C’est alors que le président Houari Boumediene, le 6 mai 1966, annonça la nationalisation des mines, déclarant que “l’Algérie s’est réappropriée ses ressources naturelles et sera en mesure de garantir une totale liberté de disposition et d’exploitation de ses richesses”.
La nationalisation concernait 11 grandes sociétés, principalement celles exploitant les mines de fer d’El Ouenza et de Boukhadra (Tébessa), les mines de zinc et de plomb d’Aïn-Barbar (Annaba) et de Sidi Kamber (Constantine), ainsi que des carrières de calcaire dans plusieurs régions.

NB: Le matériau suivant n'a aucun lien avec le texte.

`src/rtl/vec_store_seq.sv`:
```
// Drains up to ELEMS_PER_REG*LMUL elements from vector registers into packed 32-bit store words.
// Latency: two cycles per element (RD, CAP) plus one OUT cycle per word when st_ready is held high.
// Backpressure: OUT holds st_valid/st_data/st_strb stable until st_ready; no reads are issued while stalled.
module vec_store_seq #(
    parameter int ELEMS_PER_REG = 8
) (
    input  logic        clk,
    input  logic        nrst,
    input  logic        start,
    input  logic [4:0]  vs3,
    input  logic [2:0]  lmul,
    input  logic [2:0]  vsew,
    input  logic [31:0] vl,
    output logic        busy,
    output logic        rf_re,
    output logic [7:0]  rf_addr,
    input  logic [31:0] rf_rdata,
    output logic        st_valid,
    output logic [31:0] st_data,
    output logic [3:0]  st_strb,
    input  logic        st_ready,
    output logic        w_done,
    output logic        err
);

    typedef enum logic [2:0] {
        IDLE = 3'd0,
        RD   = 3'd1,
        CAP  = 3'd2,
        OUT  = 3'd3,
        DONE = 3'd4
    } state_t;

    state_t state, state_nxt;

    logic [4:0]  vs3_q;
    logic [1:0]  vsew_q;
    logic [31:0] n_q;
    logic [31:0] e_q;
    logic [31:0] word_q;
    logic [3:0]  strb_q;
    logic        err_q;

    logic        cfg_ok;
    logic [31:0] max_elems;
    logic [31:0] n_calc;
    logic        word_full;
    logic        last_elem;
    logic [4:0]  vreg_sel;
    logic [2:0]  slot_sel;

    // Decode the start request: legality of LMUL/SEW/alignment and the clamped element count
    always_comb begin
        cfg_ok = 1'b0;
        if (!lmul[2] && (vsew == 3'b000 || vsew == 3'b001 || vsew == 3'b010)) begin
            case (lmul[1:0])
                2'b00:   cfg_ok = 1'b1;
                2'b01:   cfg_ok = (vs3[0] == 1'b0);
                2'b10:   cfg_ok = (vs3[1:0] == 2'b00);
                default: cfg_ok = (vs3[2:0] == 3'b000);
            endcase
        end
        max_elems = 32'(ELEMS_PER_REG) << lmul[1:0];
        n_calc    = (vl < max_elems) ? vl : max_elems;
    end

    // A word is full once the top lane for the current element width has been written
    always_comb begin
        case (vsew_q)
            2'b00:   word_full = (e_q[1:0] == 2'b11);
            2'b01:   word_full = e_q[0];
            default: word_full = 1'b1;
        endcase
        last_elem = ((e_q + 32'd1) == n_q);
        vreg_sel  = vs3_q + 5'(e_q / 32'(ELEMS_PER_REG));
        slot_sel  = 3'(e_q % 32'(ELEMS_PER_REG));
    end

    // State register
    always_ff @(posedge clk or negedge nrst) begin
        if (!nrst) state <= IDLE;
        else       state <= state_nxt;
    end

    // Next-state and state-decoded outputs
    always_comb begin
        state_nxt = state;
        busy      = 1'b0;
        rf_re     = 1'b0;
        rf_addr   = 8'd0;
        st_valid  = 1'b0;
        w_done    = 1'b0;
        case (state)
            IDLE: begin
                if (start && cfg_ok) state_nxt = (n_calc == 32'd0) ? DONE : RD;
            end
            RD: begin
                busy      = 1'b1;
                rf_re     = 1'b1;
                rf_addr   = {vreg_sel, slot_sel};
                state_nxt = CAP;
            end
            CAP: begin
                busy      = 1'b1;
                state_nxt = (word_full || last_elem) ? OUT : RD;
            end
            OUT: begin
                busy     = 1'b1;
                st_valid = 1'b1;
                if (st_ready) state_nxt = (e_q < n_q) ? RD : DONE;
            end
            DONE: begin
                w_done    = 1'b1;
                state_nxt = IDLE;
            end
            default: state_nxt = IDLE;
        endcase
    end

    // Request latching, element counter and store-word assembly
    always_ff @(posedge clk or negedge nrst) begin
        if (!nrst) begin
            vs3_q  <= 5'd0;
            vsew_q <= 2'd0;
            n_q    <= 32'd0;
            e_q    <= 32'd0;
            word_q <= 32'd0;
            strb_q <= 4'd0;
            err_q  <= 1'b0;
        end else begin
            err_q <= (state == IDLE) && start && !cfg_ok;
            case (state)
                IDLE: begin
                    if (start && cfg_ok) begin
                        vs3_q  <= vs3;
                        vsew_q <= vsew[1:0];
                        n_q    <= n_calc;
                        e_q    <= 32'd0;
                        word_q <= 32'd0;
                        strb_q <= 4'd0;
                    end
                end
                CAP: begin
                    case (vsew_q)
                        2'b00: begin
                            word_q[{e_q[1:0], 3'b000} +: 8] <= rf_rdata[7:0];
                            strb_q[e_q[1:0]]                <= 1'b1;
                        end
                        2'b01: begin
                            word_q[{e_q[0], 4'b0000} +: 16] <= rf_rdata[15:0];
                            strb_q[{e_q[0], 1'b0} +: 2]     <= 2'b11;
                        end
                        default: begin
                            word_q <= rf_rdata;
                            strb_q <= 4'hF;
                        end
                    endcase
                    e_q <= e_q + 32'd1;
                end
                OUT: begin
                    if (st_ready) begin
                        word_q <= 32'd0;
                        strb_q <= 4'd0;
                    end
                end
                default: ;
            endcase
        end
    end

    assign st_data = word_q;
    assign st_strb = strb_q;
    assign err     = err_q;

endmodule

```
<file path="src/rtl/ili_init_seq.sv">
// ili_init_seq: ROM-driven ILI panel bring-up (reset pulse, post-reset wait, command/data bytes, ms delays).
module ili_init_seq #(
    parameter int MS_TICKS    = 100000,
    parameter int POST_RST_MS = 120
) (
    input  logic       clk,
    input  logic       rst,
    input  logic       i_start,
    output logic       o_reset_ena,
    output logic       o_reset_val,
    input  logic       i_reset_sent,
    output logic       o_tx_valid,
    output logic [7:0] o_tx_data,
    output logic       o_tx_dc,
    input  logic       i_tx_ready,
    output logic       o_busy,
    output logic       o_done,
    output logic       o_init_ok
);
    localparam int TW = (MS_TICKS > 1) ? $clog2(MS_TICKS) : 1;
    localparam logic [TW-1:0] TICK_MAX = TW'(MS_TICKS - 1);
    localparam logic [7:0] POST_MS = 8'(POST_RST_MS);
    localparam logic [1:0] T_CMD = 2'd0, T_DAT = 2'd1, T_DLY = 2'd2, T_END = 2'd3;

    typedef enum logic [2:0] {IDLE, RST_LO, RST_HI, POST_WAIT, FETCH, SEND, DELAY, DONE} state_t;

    state_t        r_state, w_next;
    logic [3:0]    r_idx;
    logic [TW-1:0] r_tick;
    logic [7:0]    r_ms;
    logic          r_init_ok;
    logic [9:0]    w_entry;
    logic [7:0]    w_target;
    logic          w_waiting, w_expire, w_xfer;

    always_comb begin
        case (r_idx)
            4'd0:    w_entry = {T_CMD, 8'h01};
            4'd1:    w_entry = {T_DLY, 8'd5};
            4'd2:    w_entry = {T_CMD, 8'h11};
            4'd3:    w_entry = {T_DLY, 8'd120};
            4'd4:    w_entry = {T_CMD, 8'h3A};
            4'd5:    w_entry = {T_DAT, 8'h55};
            4'd6:    w_entry = {T_CMD, 8'h36};
            4'd7:    w_entry = {T_DAT, 8'h48};
            4'd8:    w_entry = {T_CMD, 8'h29};
            default: w_entry = {T_END, 8'h00};
        endcase
    end

    // One delay engine serves both the post-reset wait and ROM delays; target 0 expires at once.
    assign w_waiting = (r_state == POST_WAIT) || (r_state == DELAY);
    assign w_target  = (r_state == POST_WAIT) ? POST_MS : w_entry[7:0];
    assign w_expire  = w_waiting && ((w_target == 8'd0) || (r_tick == TICK_MAX && r_ms == w_target - 8'd1));
    assign w_xfer    = (r_state == SEND) && i_tx_ready;

    always_comb begin
        w_next = r_state;
        case (r_state)
            IDLE:      w_next = i_start ? RST_LO : IDLE;
            RST_LO:    w_next = i_reset_sent ? RST_HI : RST_LO;
            RST_HI:    w_next = i_reset_sent ? POST_WAIT : RST_HI;
            POST_WAIT: w_next = w_expire ? FETCH : POST_WAIT;
            FETCH:     w_next = (w_entry[9:8] == T_DLY) ? DELAY : (w_entry[9:8] == T_END) ? DONE : SEND;
            SEND:      w_next = i_tx_ready ? FETCH : SEND;
            DELAY:     w_next = w_expire ? FETCH : DELAY;
            DONE:      w_next = IDLE;
            default:   w_next = IDLE;
        endcase
    end

    always_ff @(posedge clk or posedge rst) begin
        if (rst) begin
            r_state   <= IDLE;
            r_idx     <= 4'd0;
            r_tick    <= '0;
            r_ms      <= 8'd0;
            r_init_ok <= 1'b0;
        end else begin
            r_state <= w_next;
            if (r_state == IDLE || (r_state == POST_WAIT && w_expire))
                r_idx <= 4'd0;
            else if (w_xfer || (r_state == DELAY && w_expire))
                r_idx <= r_idx + 4'd1;
            if (w_waiting && !w_expire) begin
                r_tick <= (r_tick == TICK_MAX) ? '0 : r_tick + 1'b1;
                r_ms   <= (r_tick == TICK_MAX) ? r_ms + 8'd1 : r_ms;
            end else begin
                r_tick <= '0;
                r_ms   <= 8'd0;
            end
            if (r_state == IDLE && i_start)
                r_init_ok <= 1'b0;
            else if (r_state == FETCH && w_entry[9:8] == T_END)
                r_init_ok <= 1'b1;
        end
    end

    assign o_reset_ena = (r_state == RST_LO) || (r_state == RST_HI);
    assign o_reset_val = (r_state != RST_LO);
    assign o_tx_valid  = (r_state == SEND);
    assign o_tx_data   = (r_state == SEND) ? w_entry[7:0] : 8'h00;
    assign o_tx_dc     = (r_state == SEND) && w_entry[8];
    assign o_busy      = (r_state != IDLE);
    assign o_done      = (r_state == DONE);
    assign o_init_ok   = r_init_ok;
endmodule

</file>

Cette décision ne se résumait pas à une simple réappropriation de biens, mais était accompagnée d’une stratégie globale de gestion et de développement des mines, avec la création du Bureau algérien de recherches et d’exploitations minières (Barem), qui supervisait les sociétés minières nationalisées.
De la Transition aux Projets d’Avenir
Par la suite, le 11 mai 1967, la Société nationale de recherches et d’exploitations minières (Sonarem) fut fondée.
Durant cette période, l’Algérie a dû faire face à d’importants défis, notamment le retrait des cadres étrangers qui assuraient la gestion des mines.
Malgré ces difficultés, d’énormes efforts ont été réalisés pour garantir la continuité des opérations dans le secteur, avec la formation de milliers de cadres, d’ingénieurs, de techniciens et d’ouvriers qualifiés, le lancement de projets de renouvellement et de modernisation des équipements, ainsi que l’ouverture de nouvelles mines, telles que celles de Beni Saf (Ain Témouchent), Boukaid (Tissemsilt), Kenadsa (Béchar) et Tamzerit (Bejaia).
Cette année, la commémoration de la nationalisation des mines se déroule dans un contexte de nouveaux défis et enjeux. En effet, plusieurs projets miniers structurants sont en cours de réalisation, accompagnés de stratégies ambitieuses visant à opérer un saut qualitatif dans l’exploitation des ressources naturelles et à renforcer la position de l’Algérie sur les marchés mondiaux, tout en garantissant un développement durable pour les générations futures.
Modernisation, Investissements et Développement Durable
Actuellement examiné au Parlement, ce texte vise à améliorer le climat de l’investissement minier en simplifiant les procédures d’accès aux activités de recherche et d’exploitation, en rendant les démarches plus transparentes et en offrant des conditions plus incitatives aux investisseurs, qu’ils soient publics, privés, nationaux ou étrangers.
Ainsi, les richesses minières de l’Algérie sont passées du statut de symbole d’exploitation coloniale à celui de pilier de souveraineté nationale, transformant une source de saignée des ressources du pays en base de croissance et d’industrialisation.
Entre la décision de nationalisation et les défis de valorisation, l’Algérie poursuit avec détermination son chemin vers une exploitation rationnelle et durable de ses richesses.
Dans cette optique, le gouvernement, sous la direction du président de la République, M. Abdelmadjid Tebboune, a lancé plusieurs projets miniers majeurs, tels que la mine de fer de Gara Djebilet à Béchar, en exploitation depuis juillet 2022, le projet de zinc et de plomb à Oued Amizour à Béjaia (34 millions de tonnes de réserves), ainsi que le projet intégré de phosphate à Tébessa, visant à faire de l’Algérie un exportateur clé d’engrais.